DocketNumber: 5 — 92—0768
Citation Numbers: 664 N.E.2d 1125, 279 Ill. App. 3d 469, 216 Ill. Dec. 197
Judges: Schwartz, McLaughlin, Kuehn
Filed Date: 5/1/1996
Status: Precedential
Modified Date: 11/8/2024
specially concurring:
I concur in all aspects of the majority opinion. I write separately to respond to issues raised in the dissent regarding the stipulation.
By underscoring the effect of a stipulation, the dissent has deemphasized the trial court’s discretion to set aside a stipulation to further the ends of justice. Brink v. Industrial Comm’n, 368 Ill. 607, 609, 15 N.E.2d 491, 492 (1938). I agree that a stipulation may effectively withdraw an issue from further consideration. Lee v. Chicago Transit Authority, 152 Ill. 2d 432, 462, 605 N.E.2d 493, 506 (1992). However, a stipulation’s conclusive effect does not obstruct the trial court’s discretion to set aside that stipulation should justice so require. Furthermore, whether a stipulation is described as a stipulation or a judicial admission does not alter the trial court’s discretion to set it aside.
The dissent further ignores the fact that the defendants were the ones who kept advancing the stipulation to intentionally cap liability. The defendants were aware that Dr. Falconer had an additional $5 million in applicable insurance coverage. It is true that no evidence of Dr. Finch’s salary, assets, liabilities, likelihood of continued employment, health, or age was introduced at trial. But no specific financial information was heard during the trial because defense counsel did not want it heard. The benefit defendants derived from this stipulation is obvious. The stipulation effectively kept the jury from learning about the defendants’ finances. The benefit plaintiff derived from this stipulation is not so apparent.
The dissent would burden a plaintiff with the task of proving solvency of a defendant in an amount not yet determined by the jury. Proving every intimate financial detail of an underlying physician’s life in order to achieve the optimum cap that the dissent’s reading of Goldzier v. Poole would impose is illogical. The language of Goldzier was never intended to require such a level of proof. If it was, we should overrule it. Furthermore, I seriously doubt that defense counsel would want a jury to hear complete details of their clients’ financial portfolios.
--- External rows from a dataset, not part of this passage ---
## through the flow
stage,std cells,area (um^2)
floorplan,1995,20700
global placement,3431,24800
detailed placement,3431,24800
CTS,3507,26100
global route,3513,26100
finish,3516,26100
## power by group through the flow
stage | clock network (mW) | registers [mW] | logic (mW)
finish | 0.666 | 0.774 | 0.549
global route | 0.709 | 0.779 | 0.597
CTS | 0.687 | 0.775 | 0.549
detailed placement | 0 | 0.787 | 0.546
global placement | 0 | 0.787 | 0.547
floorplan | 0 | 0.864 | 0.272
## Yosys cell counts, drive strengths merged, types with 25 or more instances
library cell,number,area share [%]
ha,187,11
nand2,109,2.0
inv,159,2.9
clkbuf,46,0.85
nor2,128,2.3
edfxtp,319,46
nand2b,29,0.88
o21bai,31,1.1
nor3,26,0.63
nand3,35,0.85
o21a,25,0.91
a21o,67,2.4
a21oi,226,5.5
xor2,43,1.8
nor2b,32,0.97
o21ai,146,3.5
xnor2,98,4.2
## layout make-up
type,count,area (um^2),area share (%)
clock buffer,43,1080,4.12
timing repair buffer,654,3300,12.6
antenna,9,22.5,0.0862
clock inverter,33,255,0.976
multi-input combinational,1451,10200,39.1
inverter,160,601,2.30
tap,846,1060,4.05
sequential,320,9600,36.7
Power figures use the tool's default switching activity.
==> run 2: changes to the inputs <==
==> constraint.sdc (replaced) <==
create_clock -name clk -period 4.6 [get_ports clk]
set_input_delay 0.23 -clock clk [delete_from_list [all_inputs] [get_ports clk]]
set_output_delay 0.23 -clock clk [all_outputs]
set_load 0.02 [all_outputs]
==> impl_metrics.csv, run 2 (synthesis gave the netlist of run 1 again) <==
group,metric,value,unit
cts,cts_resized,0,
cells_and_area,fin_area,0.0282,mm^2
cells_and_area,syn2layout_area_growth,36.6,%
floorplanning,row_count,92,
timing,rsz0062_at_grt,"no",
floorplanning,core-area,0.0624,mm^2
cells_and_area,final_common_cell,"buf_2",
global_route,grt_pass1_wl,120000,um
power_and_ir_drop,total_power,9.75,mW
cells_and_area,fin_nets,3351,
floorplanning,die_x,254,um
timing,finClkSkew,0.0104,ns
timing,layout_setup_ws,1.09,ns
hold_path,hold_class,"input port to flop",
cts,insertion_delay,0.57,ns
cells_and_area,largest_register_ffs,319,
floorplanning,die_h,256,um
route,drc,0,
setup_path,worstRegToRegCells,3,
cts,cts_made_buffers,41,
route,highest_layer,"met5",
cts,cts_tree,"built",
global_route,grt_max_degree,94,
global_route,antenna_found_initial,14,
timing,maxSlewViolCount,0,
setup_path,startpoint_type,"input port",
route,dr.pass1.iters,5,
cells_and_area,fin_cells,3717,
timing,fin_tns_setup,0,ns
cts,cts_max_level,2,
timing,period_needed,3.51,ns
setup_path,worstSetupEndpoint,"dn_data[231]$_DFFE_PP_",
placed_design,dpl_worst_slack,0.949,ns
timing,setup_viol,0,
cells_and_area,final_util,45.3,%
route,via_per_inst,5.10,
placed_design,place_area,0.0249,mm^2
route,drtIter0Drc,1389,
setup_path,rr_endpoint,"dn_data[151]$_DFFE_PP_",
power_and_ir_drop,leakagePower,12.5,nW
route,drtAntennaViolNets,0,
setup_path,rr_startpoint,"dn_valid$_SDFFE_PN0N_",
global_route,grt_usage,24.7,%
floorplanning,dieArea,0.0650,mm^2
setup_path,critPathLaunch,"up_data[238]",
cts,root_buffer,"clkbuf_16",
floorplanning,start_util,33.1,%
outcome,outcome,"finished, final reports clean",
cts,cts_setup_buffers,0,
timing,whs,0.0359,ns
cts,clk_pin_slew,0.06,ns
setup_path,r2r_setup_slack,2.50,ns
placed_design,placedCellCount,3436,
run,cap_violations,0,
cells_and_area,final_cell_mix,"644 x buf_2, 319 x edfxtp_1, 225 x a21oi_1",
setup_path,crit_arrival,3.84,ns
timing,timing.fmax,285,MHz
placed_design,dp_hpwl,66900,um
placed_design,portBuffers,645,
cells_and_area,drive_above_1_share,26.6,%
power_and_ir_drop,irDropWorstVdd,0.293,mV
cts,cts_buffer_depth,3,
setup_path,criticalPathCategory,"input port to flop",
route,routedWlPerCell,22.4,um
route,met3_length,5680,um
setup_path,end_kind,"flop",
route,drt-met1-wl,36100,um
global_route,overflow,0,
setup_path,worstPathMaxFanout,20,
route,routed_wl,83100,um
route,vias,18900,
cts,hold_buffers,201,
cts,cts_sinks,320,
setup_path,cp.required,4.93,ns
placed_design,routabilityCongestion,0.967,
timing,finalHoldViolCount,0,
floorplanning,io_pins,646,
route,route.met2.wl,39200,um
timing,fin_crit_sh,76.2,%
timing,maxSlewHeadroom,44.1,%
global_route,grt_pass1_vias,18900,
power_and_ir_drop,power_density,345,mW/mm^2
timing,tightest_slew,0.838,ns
### src/rtl/jbt_pkg.sv
// Package: shared types, codes and constants for the journal block table
`default_nettype none

package jbt_pkg;

    // Default table depth and fixed field widths
    localparam int JBT_TABLE_DEPTH = 32;
    localparam int BLK_W           = 32;
    localparam int CNT_W           = 6;
    localparam int SLOT_W          = 5;
    localparam int MODE_W          = 3;
    localparam int STATUS_W        = 4;
    localparam int CFG_IDX_W       = 1;

    // Request modes
    localparam logic [MODE_W-1:0] MODE_BEGIN  = 3'd0;
    localparam logic [MODE_W-1:0] MODE_END    = 3'd1;
    localparam logic [MODE_W-1:0] MODE_WRITE  = 3'd2;
    localparam logic [MODE_W-1:0] MODE_READ   = 3'd3;
    localparam logic [MODE_W-1:0] MODE_DONE   = 3'd4;

    // Result status codes
    localparam logic [STATUS_W-1:0] ST_GRANTED     = 4'd0;
    localparam logic [STATUS_W-1:0] ST_WAIT        = 4'd1;
    localparam logic [STATUS_W-1:0] ST_ENDED       = 4'd2;
    localparam logic [STATUS_W-1:0] ST_COMMIT      = 4'd3;
    localparam logic [STATUS_W-1:0] ST_ABSORBED    = 4'd4;
    localparam logic [STATUS_W-1:0] ST_APPENDED    = 4'd5;
    localparam logic [STATUS_W-1:0] ST_READ        = 4'd6;
    localparam logic [STATUS_W-1:0] ST_CLEARED     = 4'd7;
    localparam logic [STATUS_W-1:0] ST_FULL        = 4'd8;
    localparam logic [STATUS_W-1:0] ST_OUTSIDE     = 4'd9;
    localparam logic [STATUS_W-1:0] ST_COMMITTING  = 4'd10;
    localparam logic [STATUS_W-1:0] ST_NO_COMMIT   = 4'd11;
    localparam logic [STATUS_W-1:0] ST_BAD_INDEX   = 4'd12;

    // Configuration register indexes
    localparam logic [CFG_IDX_W-1:0] CFG_LOG_LIMIT  = 1'd0;
    localparam logic [CFG_IDX_W-1:0] CFG_OP_RESERVE = 1'd1;

    // Largest open-operation count before begin saturates
    localparam logic [CNT_W-1:0] OPEN_MAX = 6'd63;

    typedef struct packed {
        logic [MODE_W-1:0]  mode;
        logic [BLK_W-1:0]   block_number;
        logic [SLOT_W-1:0]  entry_index;
    } jbt_in_t;

    typedef struct packed {
        logic [STATUS_W-1:0] status;
        logic [SLOT_W-1:0]   slot;
        logic [BLK_W-1:0]    block_out;
        logic [CNT_W-1:0]    entry_count;
        logic [CNT_W-1:0]    open_ops;
    } jbt_out_t;

    typedef struct packed {
        logic [CNT_W-1:0] log_limit;
        logic [CNT_W-1:0] op_reserve;
    } jbt_cfg_t;

    typedef enum logic [1:0] {
        JBT_IDLE,
        JBT_SEARCH,
        JBT_READ,
        JBT_RESP
    } jbt_state_t;

endpackage

`default_nettype wire

### src/rtl/jbt_ram.sv
// Block number table: single write port, registered read port
`default_nettype none

module jbt_ram #(
    parameter int TABLE_DEPTH = jbt_pkg::JBT_TABLE_DEPTH,
    parameter int AW          = $clog2(TABLE_DEPTH)
) (
    input  wire logic                     aclk,
    input  wire logic                     we,
    input  wire logic [AW-1:0]            waddr,
    input  wire logic [jbt_pkg::BLK_W-1:0] wdata,
    input  wire logic [AW-1:0]            raddr,
    output logic      [jbt_pkg::BLK_W-1:0] rdata
);
    import jbt_pkg::*;

    logic [BLK_W-1:0] mem [TABLE_DEPTH];

    // Write the appended block number
    always_ff @(posedge aclk) begin
        if (we) begin
            mem[waddr] <= wdata;
        end
    end

    // Registered read of the addressed entry
    always_ff @(posedge aclk) begin
        rdata <= mem[raddr];
    end

endmodule

`default_nettype wire

### src/rtl/jbt_ctrl.sv
// Request sequencer: admission counters, table search and result register
`default_nettype none

module jbt_ctrl #(
    parameter int TABLE_DEPTH = jbt_pkg::JBT_TABLE_DEPTH,
    parameter int AW          = $clog2(TABLE_DEPTH)
) (
    input  wire logic                      aclk,
    input  wire logic                      aresetn,
    input  wire jbt_pkg::jbt_cfg_t         cfg,
    input  wire logic                      s_valid,
    output logic                           s_ready,
    input  wire jbt_pkg::jbt_in_t          s_data,
    output logic                           m_valid,
    input  wire logic                      m_ready,
    output jbt_pkg::jbt_out_t              m_data,
    output logic                           ram_we,
    output logic [AW-1:0]                  ram_waddr,
    output logic [jbt_pkg::BLK_W-1:0]      ram_wdata,
    output logic [AW-1:0]                  ram_raddr,
    input  wire logic [jbt_pkg::BLK_W-1:0] ram_rdata
);
    import jbt_pkg::*;

    localparam logic [CNT_W:0] DEPTH_X = (CNT_W+1)'(TABLE_DEPTH);
    localparam int             NEED_W  = 2*CNT_W + 1;

    jbt_state_t       state_reg, state_next;
    logic [CNT_W-1:0] used_reg, used_next;
    logic [CNT_W-1:0] open_reg, open_next;
    logic             commit_reg, commit_next;
    logic [BLK_W-1:0] blk_reg, blk_next;
    logic [CNT_W-1:0] rd_idx_reg, rd_idx_next;
    logic [CNT_W-1:0] cmp_idx_reg, cmp_idx_next;
    logic             pend_reg, pend_next;
    jbt_out_t         res_reg, res_next;
    logic             m_valid_reg, m_valid_next;
    jbt_out_t         m_data_reg, m_data_next;

    logic [CNT_W:0]    lim;
    logic [NEED_W-1:0] need;
    logic              hit;
    logic              last_cmp;

    // Effective limit and admission demand
    always_comb begin
        lim  = ({1'b0, cfg.log_limit} < DEPTH_X) ? {1'b0, cfg.log_limit} : DEPTH_X;
        need = NEED_W'(used_reg) +
               NEED_W'((CNT_W+1)'(open_reg) + (CNT_W+1)'(1)) * NEED_W'(cfg.op_reserve);
        hit      = pend_reg && (ram_rdata == blk_reg);
        last_cmp = pend_reg && (cmp_idx_reg == used_reg - CNT_W'(1));
    end

    // Next state and outputs
    always_comb begin
        state_next   = state_reg;
        used_next    = used_reg;
        open_next    = open_reg;
        commit_next  = commit_reg;
        blk_next     = blk_reg;
        rd_idx_next  = rd_idx_reg;
        cmp_idx_next = cmp_idx_reg;
        pend_next    = pend_reg;
        res_next     = res_reg;
        m_valid_next = m_valid_reg;
        m_data_next  = m_data_reg;
        s_ready      = 1'b0;
        ram_we       = 1'b0;
        ram_waddr    = used_reg[AW-1:0];
        ram_wdata    = blk_reg;
        ram_raddr    = rd_idx_reg[AW-1:0];

        // Drop the result once taken
        if (m_valid_reg && m_ready) begin
            m_valid_next = 1'b0;
        end

        case (state_reg)
            JBT_IDLE: begin
                s_ready = 1'b1;
                if (s_valid) begin
                    blk_next              = s_data.block_number;
                    res_next              = '0;
                    res_next.status       = ST_OUTSIDE;
                    state_next            = JBT_RESP;
                    case (s_data.mode)
                        MODE_BEGIN: begin
                            if (commit_reg || open_reg == OPEN_MAX) begin
                                res_next.status = ST_WAIT;
                            end else if (need > NEED_W'(lim)) begin
                                res_next.status = ST_WAIT;
                            end else begin
                                open_next       = open_reg + CNT_W'(1);
                                res_next.status = ST_GRANTED;
                            end
                        end
                        MODE_END: begin
                            if (commit_reg) begin
                                res_next.status = ST_COMMITTING;
                            end else if (open_reg == '0) begin
                                res_next.status = ST_OUTSIDE;
                            end else begin
                                open_next = open_reg - CNT_W'(1);
                                if (open_reg == CNT_W'(1)) begin
                                    commit_next     = 1'b1;
                                    res_next.status = ST_COMMIT;
                                end else begin
                                    res_next.status = ST_ENDED;
                                end
                            end
                        end
                        MODE_WRITE: begin
                            if ({1'b0, used_reg} >= lim) begin
                                res_next.status = ST_FULL;
                            end else if (open_reg == '0) begin
                                res_next.status = ST_OUTSIDE;
                            end else begin
                                rd_idx_next = '0;
                                pend_next   = 1'b0;
                                state_next  = JBT_SEARCH;
                            end
                        end
                        MODE_READ: begin
                            if (!commit_reg) begin
                                res_next.status = ST_NO_COMMIT;
                            end else if ((CNT_W+1)'(s_data.entry_index) >=
                                             {1'b0, used_reg} ||
                                         (CNT_W+1)'(s_data.entry_index) >= DEPTH_X) begin
                                res_next.status = ST_BAD_INDEX;
                            end else begin
                                ram_raddr       = AW'(s_data.entry_index);
                                res_next.status = ST_READ;
                                res_next.slot   = s_data.entry_index;
                                state_next      = JBT_READ;
                            end
                        end
                        MODE_DONE: begin
                            if (!commit_reg) begin
                                res_next.status = ST_NO_COMMIT;
                            end else begin
                                used_next       = '0;
                                commit_next     = 1'b0;
                                res_next.status = ST_CLEARED;
                            end
                        end
                        default: begin
                            res_next.status = ST_OUTSIDE;
                        end
                    endcase
                end
            end

            JBT_SEARCH: begin
                // Issue the next read while the previous entry is compared
                if (rd_idx_reg < used_reg) begin
                    pend_next    = 1'b1;
                    cmp_idx_next = rd_idx_reg;
                    rd_idx_next  = rd_idx_reg + CNT_W'(1);
                end else begin
                    pend_next = 1'b0;
                end
                if (hit) begin
                    res_next.status = ST_ABSORBED;
                    res_next.slot   = cmp_idx_reg[SLOT_W-1:0];
                    state_next      = JBT_RESP;
                end else if (last_cmp || (!pend_reg && rd_idx_reg >= used_reg)) begin
                    ram_we          = 1'b1;
                    used_next       = used_reg + CNT_W'(1);
                    res_next.status = ST_APPENDED;
                    res_next.slot   = used_reg[SLOT_W-1:0];
                    state_next      = JBT_RESP;
                end
            end

            JBT_READ: begin
                res_next.block_out = ram_rdata;
                state_next         = JBT_RESP;
            end

            JBT_RESP: begin
                // Hold until the output register is free
                if (!m_valid_reg || m_ready) begin
                    m_valid_next            = 1'b1;
                    m_data_next             = res_reg;
                    m_data_next.entry_count = used_reg;
                    m_data_next.open_ops    = open_reg;
                    state_next              = JBT_IDLE;
                end
            end

            default: begin
                state_next = JBT_IDLE;
            end
        endcase
    end

    // Control registers
    always_ff @(posedge aclk) begin
        if (!aresetn) begin
            state_reg   <= JBT_IDLE;
            used_reg    <= '0;
            open_reg    <= '0;
            commit_reg  <= 1'b0;
            pend_reg    <= 1'b0;
            rd_idx_reg  <= '0;
            m_valid_reg <= 1'b0;
        end else begin
            state_reg   <= state_next;
            used_reg    <= used_next;
            open_reg    <= open_next;
            commit_reg  <= commit_next;
            pend_reg    <= pend_next;
            rd_idx_reg  <= rd_idx_next;
            m_valid_reg <= m_valid_next;
        end
    end

    // Payload registers
    always_ff @(posedge aclk) begin
        blk_reg     <= blk_next;
        cmp_idx_reg <= cmp_idx_next;
        res_reg     <= res_next;
        m_data_reg  <= m_data_next;
    end

    assign m_valid = m_valid_reg;
    assign m_data  = m_data_reg;

endmodule

`default_nettype wire

### src/rtl/journal_block_table_with_admission.sv
// Top level: journal admission and block absorption table
//
//  Port group   Direction  Contents
//  s_*          in         request: mode, block_number, entry_index
//  m_*          out        result: status, slot, block_out, entry_count, open_ops
//  cfg_*        in         register write: cfg_index, cfg_data (always ready)
//
//  Begin, end, commit done and bad requests go from the result register to the output register.
//  Read entry adds one table read through the registered memory port.
//  Record write searches the occupied entries, reading one table entry per cycle; an
//  absorb ends early, at the matching slot.
//  One request is in flight at a time; a stalled result holds in the output register.
//  Reset clears the counters and commit flag; the table needs no clearing pass.
`default_nettype none

module journal_block_table_with_admission #(
    parameter int TABLE_DEPTH = jbt_pkg::JBT_TABLE_DEPTH
) (
    input  wire logic                          aclk,
    input  wire logic                          aresetn,
    input  wire logic                          s_valid,
    output logic                               s_ready,
    input  wire jbt_pkg::jbt_in_t              s_data,
    output logic                               m_valid,
    input  wire logic                          m_ready,
    output jbt_pkg::jbt_out_t                  m_data,
    input  wire logic                          cfg_valid,
    output logic                               cfg_ready,
    input  wire logic [jbt_pkg::CFG_IDX_W-1:0] cfg_index,
    input  wire logic [jbt_pkg::CNT_W-1:0]     cfg_data
);
    import jbt_pkg::*;

    localparam int AW = $clog2(TABLE_DEPTH);

    jbt_cfg_t         cfg_reg;
    logic             ram_we;
    logic [AW-1:0]    ram_waddr;
    logic [BLK_W-1:0] ram_wdata;
    logic [AW-1:0]    ram_raddr;
    logic [BLK_W-1:0] ram_rdata;

    assign cfg_ready = 1'b1;

    // Configuration registers
    always_ff @(posedge aclk) begin
        if (!aresetn) begin
            cfg_reg.log_limit  <= CNT_W'(30);
            cfg_reg.op_reserve <= CNT_W'(10);
        end else if (cfg_valid && cfg_ready) begin
            case (cfg_index)
                CFG_LOG_LIMIT:  cfg_reg.log_limit  <= cfg_data;
                CFG_OP_RESERVE: cfg_reg.op_reserve <= cfg_data;
                default: begin
                end
            endcase
        end
    end

    jbt_ctrl #(
        .TABLE_DEPTH (TABLE_DEPTH),
        .AW          (AW)
    ) u_ctrl (
        .aclk      (aclk),
        .aresetn   (aresetn),
        .cfg       (cfg_reg),
        .s_valid   (s_valid),
        .s_ready   (s_ready),
        .s_data    (s_data),
        .m_valid   (m_valid),
        .m_ready   (m_ready),
        .m_data    (m_data),
        .ram_we    (ram_we),
        .ram_waddr (ram_waddr),
        .ram_wdata (ram_wdata),
        .ram_raddr (ram_raddr),
        .ram_rdata (ram_rdata)
    );

    jbt_ram #(
        .TABLE_DEPTH (TABLE_DEPTH),
        .AW          (AW)
    ) u_ram (
        .aclk  (aclk),
        .we    (ram_we),
        .waddr (ram_waddr),
        .wdata (ram_wdata),
        .raddr (ram_raddr),
        .rdata (ram_rdata)
    );

endmodule

`default_nettype wire

### config.mk
export PLATFORM = sky130hd
export DESIGN_NAME = journal_block_table_with_admission
export DESIGN_NICKNAME = d
export VERILOG_FILES = /design/src/rtl/jbt_pkg.sv /design/src/rtl/jbt_ram.sv /design/src/rtl/jbt_ctrl.sv /design/src/rtl/journal_block_table_with_admission.sv
export SDC_FILE = /design/constraint.sdc
export NUM_CORES = 2
export LEC_CHECK = 0
export BUFFER_PORTS_ARGS = -buffer_cell sky130_fd_sc_hd__buf_2
export CAP_MARGIN = 20
export CORE_MARGIN = 1.5
export CORE_UTILIZATION = 45
export CTS_BUF_LIST = sky130_fd_sc_hd__clkbuf_4 sky130_fd_sc_hd__clkbuf_8
export DETAILED_ROUTE_END_ITERATION = 12
export PLACE_DENSITY = 0.69
export SLEW_MARGIN = 30
export SYNTH_ARGS = -nofsm -noshare
export SYNTH_HDL_FRONTEND = slang
export SYNTH_HIERARCHICAL = 1
export SYNTH_SLANG_ARGS = --single-unit
### constraint.sdc
create_clock -name aclk -period 10.14 [get_ports aclk]
set_clock_uncertainty 0.2 [all_clocks]
set_input_delay 2.535 -clock aclk [delete_from_list [all_inputs] [get_ports aclk]]
set_output_delay 2.535 -clock aclk [all_outputs]
set_load 0.02 [all_outputs]
-- Word-level counts from Yosys, hierarchy flattened
Memories as Yosys holds them, arrays and structs flattened. A register that Yosys moved wholly into a read port is not among the register bits.
Cells that the tools add are included.
- register bits: 167
- bits in latches: 0
- RAM bits: 1024
- ROM bits: 0
- bits of input ports: 52
- word-level logic and storage cells: 160
- memories: 1
- memories (name ; depth ; bits a word ; read ports ; clocked after Yosys merged registers in ; write ports ; line ; source):
    u_ram.mem ; 32 ; 32 ; 1 ; 1 ; 1 ; jbt_ram.sv:17 ; logic [BLK_W-1:0] mem [TABLE_DEPTH];
- add/sub/neg operators: 7
- $mul: 1
- div/mod/pow operators: 0
- order comparisons: 6
- equal/unequal tests: 26
- shift-type cells: 0
- muxes and demuxes: 70
- bitwise gates (word level): 1
- reductions and logical operators: 29
- operator list (kind ; count):
    two-way mux 6 bit ; 15
    case mux 32 bit (2 select lines) ; 1
    two-way mux 53 bit ; 1
    two-way mux 5 bit ; 8
    case mux 6 bit (2 select lines) ; 3
    == test 32 bit ; 1
    two-way mux 4 bit ; 6
    two-way mux 1 bit ; 21
    != test 2 bit (second input constant) ; 10
    case mux 4 bit (5 select lines) ; 1
    adder 6 x 1 -> 6 bit (second input constant) ; 3
    two-way mux 9 bit ; 2
    case mux 9 bit (2 select lines) ; 1
    two-way mux 2 bit ; 7
    adder 6 x 13 -> 13 bit ; 1
    greater-than comparator 13 x 7 -> 1 bit ; 1
    multiplier 13 x 6 -> 13 bit ; 1
    AND reduction 2 bit ; 6
    AND reduction 6 bit ; 2
    subtractor 6 x 1 -> 6 bit (second input constant) ; 2
    AND reduction 3 bit ; 3
    != test 2 x 1 -> 1 bit (second input constant) ; 4
    case mux 2 bit (4 select lines) ; 1
    nonzero test 2 bit ; 4
    26 further kinds ; 35

-- Depth between registers and ports, before layout
- depth after elaboration: 9
- gate-level depth with buffers: 24

-- Modules after synthesis
Netlist, hierarchy kept.
- by module, submodules not included (module ; instances ; cells an instance ; area an instance (um^2)):
    jbt_ram ; 1 ; 2260 ; 40492.6
    jbt_ctrl ; 1 ; 726 ; 8564.5
    journal_block_table_with_admission ; 1 ; 56 ; 526.8

-- Worst setup path after synthesis
OpenSTA, ideal clock, no wires.
- path type: flip-flop to flip-flop
- start point: reg u_ctrl.open_reg[0]
- end point: reg u_ctrl.open_reg[2]
- library setup time: 0.059 ns
- arrival time: 5.967 ns
- slack: 3.914 ns
- stages on the path, launching flop included: 23
- clock period less this slack: 6.226 ns
- path through: dfxtp_1 clkbuf_1 inv_1 ha_1 nand2_1 fa_1 fa_1 inv_1 fa_1 inv_1 fa_1 inv_1 ha_1 xnor2_1 ha_1 a21oi_1 nand2_1 o22ai_1 nand2_1 or4_1 o41a_1 or4b_1 nand2_1
- word-level cells in the longest chain between the ends: 6
- elaborated cells on any way between the ends: 18
- classes of those cells: add/sub: 4; mul: 1; order compare: 1; eq/ne: 4; mux: 5; reduce/logical: 3
- RTL lines (element ; line ; source):
    from (decl) ; jbt_ctrl.sv:30 ; logic [CNT_W-1:0] open_reg, open_next;
    from (signal assigned) ; jbt_ctrl.sv:210 ; open_reg <= open_next;
    adder 6 x 1 -> 7 bit ; jbt_ctrl.sv:49 ; NEED_W'((CNT_W+1)'(open_reg) + (CNT_W+1)'(1)) * NEED_W'(cfg.op_reserve);
    multiplier 13 x 6 -> 13 bit ; jbt_ctrl.sv:49 ;
    adder 6 x 13 -> 13 bit ; jbt_ctrl.sv:48 ; need = NEED_W'(used_reg) +
    greater-than comparator 13 x 7 -> 1 bit ; jbt_ctrl.sv:90 ; end else if (need > NEED_W'(lim)) begin
    != test 2 bit (no source line) ; -- ;
    AND reduction 7 bit (no source line) ; -- ;
Several ways; a longest one is shown, not always the timed one. The select of a mux whose other input is x is not followed.
A chain may end at the register's enable or synchronous reset.

-- Final worst setup path
Ends and elaborated chain as after synthesis.
--- config.mk ---
export PLATFORM = sky130hd
export DESIGN_NAME = base58_decode_32_byte_top
export DESIGN_NICKNAME = d
export VERILOG_FILES = /design/src/rtl/core/b58d_pkg.sv /design/src/rtl/core/b58d_front.sv /design/src/rtl/core/b58d_queue.sv /design/src/rtl/core/b58d_back.sv /design/src/rtl/core/b58d_emit.sv /design/src/rtl/core/base58_decode_32_byte_top.sv
export SDC_FILE = /design/constraint.sdc
export NUM_CORES = 2
export LEC_CHECK = 0
export BUFFER_PORTS_ARGS = -buffer_cell sky130_fd_sc_hd__buf_2
export CORE_ASPECT_RATIO = 1.5
export CORE_UTILIZATION = 49
export DETAILED_ROUTE_END_ITERATION = 12
export HOLD_SLACK_MARGIN = 0.06
export MAX_ROUTING_LAYER = met4
export PLACE_DENSITY_LB_ADDON = 0.15
export SYNTH_ARGS = -nofsm -noshare
export SYNTH_HDL_FRONTEND = slang
export SYNTH_SLANG_ARGS = --single-unit
--- constraint.sdc ---
create_clock -name clk -period 41.1 [get_ports clk]
set_input_delay 12.33 -clock clk [delete_from_list [all_inputs] [get_ports clk]]
set_output_delay 12.33 -clock clk [all_outputs]
set_load 0.03 [all_outputs]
In reviewing the trial court’s decision to relieve the parties of the stipulation, we must bear in mind that the verdict does not reflect knowledge of the $2 million stipulation. The jury was never advised that the parties entered into a stipulation. We must also remember that the court exercised its discretion to set aside the stipulation before the trial court entered judgment on the jury’s verdict.
During trial, liability expanded to include Dr. Falconer and St. John’s Hospital, thereby expanding applicable insurance coverage to $7 millón. The dissent would cap plaintiff’s recovery to $2 million. Plaintiff should not be limited to half a cup of justice. He is entitled to the full measure of justice awarded him because of his medical malpractice attorneys’ negligence. I fail to see how the trial court abused its discretion when its exercise of discretion was based on truth and served to produce a just result. Given the circumstances, I opt for truth and justice over the sanctity of stipulations.
Justice Kuehn was substituted for one of the original panel members, Justice Lewis, who retired effective August 1, 1995.